Cigarette butts have become such a common form of litter we probably don’t even see them anymore when we step over them on the street. But some Korean researchers have figured out a way to help rid the world of discarded cigarette filters and turn them into a form of energy storage.
A group of researchers at the Seoul National University have discovered a way to take material from cigarette butts and turn it into a carbon-based material that’s ideal for storing energy and creating a powerful supercapacitor.
Specifically, researchers led by Professor Jongheop Yi from the university’s School of Chemical and Biological Engineering transformed cellulose acetate fibers from used cigarette filters into a porous carbon material that contains both mesopores and micropores spontaneously.

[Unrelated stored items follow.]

Background: an optimization exercise with open tools, aiming at small area and a short achievable clock period. Do not read the settings as production practice. Only simulation tests tie the RTL to the original design; equivalence was not proved.

## fir
module fir(
	input			clk_100k,
	input			rst_n,
	input 	signed [8:0]	samp_in,
	output 	signed [8:0]	fir_out
);
reg [8:0] x0, x1, x2, x3, x4, x5, x6, x7, x8, x9, x10, x11, x12, x13, x14, x15, x16, x17;
reg rq2_0_0, rq2_0_1, rq2_1_0, rq2_2_0, rq2_2_1, rq2_3_0, rq2_4_0, rq2_5_0, rq2_6_0, rq2_7_0, rq2_7_1, rq2_8_0, rq2_8_1, rq2_9_0, rq2_10_0, rq2_10_1, rq2_11_0, rq2_11_1, rq2_12_0, rq2_12_1, rq2_13_0, rq2_13_1, rq2_14_0, rq2_14_1, rq2_15_0, rq2_16_0, rq2_16_1, rq2_17_0, rq2_17_1, rq2_18_0, rq2_18_1, rq2_19_0, rq2_20_0, rq2_20_1, rq2_21_0, rq2_21_1, rq2_22_0, rq2_22_1, rq2_23_0, rq2_23_1, rq2_24_0, rq2_24_1, rq1_0_0, rq1_1_0, rq1_2_0, rq1_3_0, rq1_3_1, rq1_4_0, rq1_5_0, rq1_5_1, rq1_6_0, rq1_6_1, rq1_7_0, rq1_7_1, rq1_8_0, rq1_9_0, rq1_9_1, rq1_10_0, rq1_11_0, rq1_12_0, rq1_12_1, rq1_13_0, rq1_13_1, rq1_14_0, rq1_14_1, rq1_15_0, rq1_15_1, rq1_16_0, rq1_16_1, rq1_17_0, rq1_17_1, rq1_18_0, rq1_19_0, rq1_19_1, rq1_20_0, rq1_20_1, rq1_21_0, rq1_21_1, rq1_22_0, rq1_22_1, rq1_23_0, rq1_23_1, rq1_24_0;
wire [9:0] u2_6 = {x3[8],x3} + {x11[8],x11};
wire [9:0] u2_7 = {x4[8],x4} + {x10[8],x10};
wire [9:0] u2_8 = {x5[8],x5} + {x9[8],x9};
wire [9:0] u2_9 = {x6[8],x6} + {x8[8],x8};
wire [9:0] u1_2 = {x0[8],x0} + {x16[8],x16};
wire [9:0] u1_3 = {x1[8],x1} + {x15[8],x15};
wire [9:0] u1_4 = {x2[8],x2} + {x14[8],x14};
wire [9:0] u1_5 = {x3[8],x3} + {x13[8],x13};
wire h2_1_s, h2_1_c;
assign {h2_1_c, h2_1_s} = 1'b1 + x7[0] + u2_7[0];
wire h2_2_s, h2_2_c;
fir_ha h2_2_ha ({~u2_6[0]}, u2_8[0], h2_2_s, h2_2_c);
wire h2_3_s, h2_3_c;
  ...
clock: 16.0 ns
lec_check: 0
cap_margin: 20
core_margin: 2
core_utilization: 65
cts_buf_list: sky130_fd_sc_hd__clkbuf_8
cts_cluster_diameter: 60
cts_cluster_size: 16
slew_margin: 20
synth_hierarchical: 1
synth_minimum_keep_size: 0
tns_end_percent: 5
standard.sh (not shown) runs the stock make flow with config.mk's settings and CLKGATE_MAP_FILE= SYNTH_SCRIPT=/design/flow/synth_recipe.tcl, a recipe that flattens the netlist after the stock synthesis.
==> flow/flow/run.sh <==
#!/bin/bash
# The standard layout (standard.sh), with repair_timing asked to keep a setup margin:
# the constraints are unchanged, the margin only makes the timing repair work harder.
set -euo pipefail
MARGIN=${MARGIN:-11.3}
sed "s|\"\${@:-finish}\"|SETUP_SLACK_MARGIN=$MARGIN \"\${@:-finish}\"|" standard.sh > margin.sh
grep -q "SETUP_SLACK_MARGIN=$MARGIN" margin.sh
bash margin.sh > layout.log 2>&1
==> next run, changes <==
Settings changed: ABC_AREA set to 1, TNS_END_PERCENT 5 to 10.
Effect:
- The changed run ran to the end with no violations
- first-iteration DRC count came out higher by 15%
- count of clock-buffer cells in the layout goes down by 2
- routed wire length increases by 4.7%
- flip-flop and latch count does not change
- hold slack gets worse by 0.0055 ns
- fmax is higher by 2.0%
- via count came out higher by 10%
- global-route usage rose by 1.0 points
==> next run, changes <==
--- a/flow/flow/run.sh
+++ b/flow/flow/run.sh
@@ -4,3 +4,3 @@
 set -euo pipefail
-MARGIN=${MARGIN:-11.3}
+MARGIN=${MARGIN:-10.5}
 sed "s|\"\${@:-finish}\"|SETUP_SLACK_MARGIN=$MARGIN \"\${@:-finish}\"|" standard.sh > margin.sh
Settings changed: ABC_AREA 1 to not set.
The changed run finished clean; wire length went down by 6.2%; final cell count went down by 14%; setup slack gets worse by 0.33 ns; register-to-register slack loses 0.33 ns; die area went down by 3.6%; via count fell by 11%; count of clock-buffer cells in the layout rises by 2.

[what the ideal ports hide]
The results above use ideal ports. As a check the final layouts listed here were re-extracted and re-timed, cells and wires unchanged. Step 1 sets driving cells, clkbuf_16 on the clock port and buf_2 on the other inputs (assumed; they add their load-dependent delay and slew). Step 2 moves the port delays by t, midway between the first and last clock arrival at a register: inputs arrive t later, outputs are due t later. That takes back most of the time a late clock gives input paths. a / b / c = ideal / step 1 / step 2; a / b = the first two.
| run | t (ns) | setup slack, ns | hold slack, ns | clock arrival spread, ns |
|---|---|---|---|---|
| the first run | 0.673 | 10.639 / 10.640 / 9.967 | 0.355 / 0.355 / 0.355 | 0.034 / 0.034 |
| the second run | 0.675 | 10.741 / 10.740 / 10.112 | 0.349 / 0.349 / 0.349 | 0.067 / 0.067 |
| the third run | 0.671 | 10.411 / 10.411 / 9.794 | 0.356 / 0.356 / 0.356 | 0.026 / 0.026 |
After both steps setup and hold are still met in every run listed. For the first run, which loses most, drivers alone change the setup slack by +0.001 ns; drivers and shift together by -0.672 ns.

This pore structure is ideal for developing a powerful supercapacitor that can store a large amount of energy -- far more than conventional activated carbon, they said.
By using a one-step burning technique called pyrolysis, researchers developed a carbon material with a large number of tiny pores that can be used to coat the electrodes of a supercapacitor, they said. The pores in the material create a large surface area that allow for a significant amount of energy to be stored in the cell.

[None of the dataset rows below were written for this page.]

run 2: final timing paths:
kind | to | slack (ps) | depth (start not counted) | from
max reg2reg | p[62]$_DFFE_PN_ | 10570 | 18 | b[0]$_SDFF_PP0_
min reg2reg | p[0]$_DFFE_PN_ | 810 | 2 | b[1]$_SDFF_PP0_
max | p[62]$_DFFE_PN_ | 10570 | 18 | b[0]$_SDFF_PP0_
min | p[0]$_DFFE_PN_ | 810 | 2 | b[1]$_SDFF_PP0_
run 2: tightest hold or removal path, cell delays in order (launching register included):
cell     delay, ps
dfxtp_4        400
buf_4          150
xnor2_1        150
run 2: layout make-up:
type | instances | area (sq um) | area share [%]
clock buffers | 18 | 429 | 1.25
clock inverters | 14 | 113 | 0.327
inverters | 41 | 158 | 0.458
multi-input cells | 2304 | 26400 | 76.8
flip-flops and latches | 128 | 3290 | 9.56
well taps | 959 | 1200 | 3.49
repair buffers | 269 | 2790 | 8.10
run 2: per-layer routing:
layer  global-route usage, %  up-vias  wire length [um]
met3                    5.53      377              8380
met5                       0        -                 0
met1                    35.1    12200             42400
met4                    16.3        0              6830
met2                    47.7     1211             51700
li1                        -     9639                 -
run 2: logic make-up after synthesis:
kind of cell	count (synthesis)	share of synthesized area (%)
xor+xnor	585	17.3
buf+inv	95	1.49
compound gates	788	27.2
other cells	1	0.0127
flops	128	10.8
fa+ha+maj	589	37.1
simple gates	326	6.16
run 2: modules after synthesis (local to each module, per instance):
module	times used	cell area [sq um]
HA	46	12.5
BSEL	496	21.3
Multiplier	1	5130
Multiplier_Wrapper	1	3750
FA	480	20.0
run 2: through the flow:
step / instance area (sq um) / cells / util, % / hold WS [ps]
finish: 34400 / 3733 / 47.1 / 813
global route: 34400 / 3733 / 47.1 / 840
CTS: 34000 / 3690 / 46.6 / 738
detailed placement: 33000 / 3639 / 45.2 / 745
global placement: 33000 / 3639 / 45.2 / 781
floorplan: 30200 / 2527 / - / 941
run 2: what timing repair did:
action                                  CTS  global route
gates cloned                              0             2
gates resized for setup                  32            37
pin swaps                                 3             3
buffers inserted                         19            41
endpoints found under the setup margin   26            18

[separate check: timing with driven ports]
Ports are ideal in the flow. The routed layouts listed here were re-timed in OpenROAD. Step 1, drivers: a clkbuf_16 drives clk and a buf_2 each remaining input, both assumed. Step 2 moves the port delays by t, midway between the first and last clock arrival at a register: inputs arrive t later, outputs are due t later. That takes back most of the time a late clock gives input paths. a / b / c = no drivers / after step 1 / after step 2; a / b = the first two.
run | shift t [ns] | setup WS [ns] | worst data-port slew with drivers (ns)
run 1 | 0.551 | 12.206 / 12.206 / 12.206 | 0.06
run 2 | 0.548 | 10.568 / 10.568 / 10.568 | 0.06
Context: an optimization exercise on an open-source flow, tuned for small area and a short achievable clock period. The choices shown serve that exercise and are no tape-out recipe. RTL that was checked went through simulation tests only; none was proved equivalent to the original. Power is estimated from default activity; no workload was simulated.

## middle
Design top_fp_mul_N32_M23_E8, start of the top module:
module top_fp_mul_N32_M23_E8(input  wire clk,
                             input  wire [31:0] a1,
                             input  wire [31:0] b1,
                             output wire [31:0] y);
Size in the first run: about 1900 cells after synthesis, about 140 flip-flops, about 97 I/O pins.
export LEC_CHECK = 0
export ABC_AREA = 1
export CAP_MARGIN = 20
export CORE_MARGIN = 2
export CORE_UTILIZATION = 40
export SETUP_SLACK_MARGIN = 4.0
export SLEW_MARGIN = 20
export SYNTH_HIERARCHICAL = 1
create_clock -name core_clock -period 8.5 [get_ports {clk}]
standard.sh (not shown) runs the stock make flow with config.mk's settings and CLKGATE_MAP_FILE= SYNTH_SCRIPT=/design/flow/synth_recipe.tcl, a recipe that flattens the netlist after the stock synthesis.
==> flow/flow/run.sh <==
#!/bin/bash
bash standard.sh MATCH_CELL_FOOTPRINT=0 "BUFFER_PORTS_ARGS=-buffer_cell sky130_fd_sc_hd__buf_2" finish > standard.log 2>&1
middle was carried through to the last stage, and its layout satisfied the timing, design-rule and antenna checks.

The prepared carbon material is capable of reproducing its electrochemical performance during the 6,000 cycles required for charge and discharge measurements, according to researchers.
The team published its discovery in a paper in the journal “Nanotechnology.”
Gil-Pyo Kim, co-author of the paper and the manager of the research team, explained to Design News how the supercapacitor is designed. “The used cigarette butts are converted into the carbon powder,” he told us in an email. “To fabricate the electrode for a use in a supercapacitor, the powder is mixed with two additives, which are called a binder and a conducting additive. This mixture provides a slurry type of electrode material, which is attached to a metal material (a so-called current collector). After that, the final electrode for use in the supercapacitor is produced.”
Smokers around the world discard a staggering number of cigarette butts each year, posing a threat to the health of both people and the environment. Cigarette filters create cancer-causing chemicals, pesticides and nicotine, and can put hazardous materials like arsenic and lead into water supplies and agricultural land. Kim said it was this problem that inspired him to come up with a way to use cigarette butts more effectively, which led to the development of the supercapacitor.
He said it would be easy to mass-produce the material from cigarette butts to develop these supercapacitors, but first a stable system must be in place to collect and supply the discarded cigarettes for the manufacturing process. “It must be the first obstacle that we, as a society, need to solve cooperatively,” he told us. “We probably need a systematical approach, which requires any assistance by the government or a private enterprise.”
Kim added that the research team is continuing to explore ways to exploit this material for potential commercial use and is seeking collaborative partners in this effort.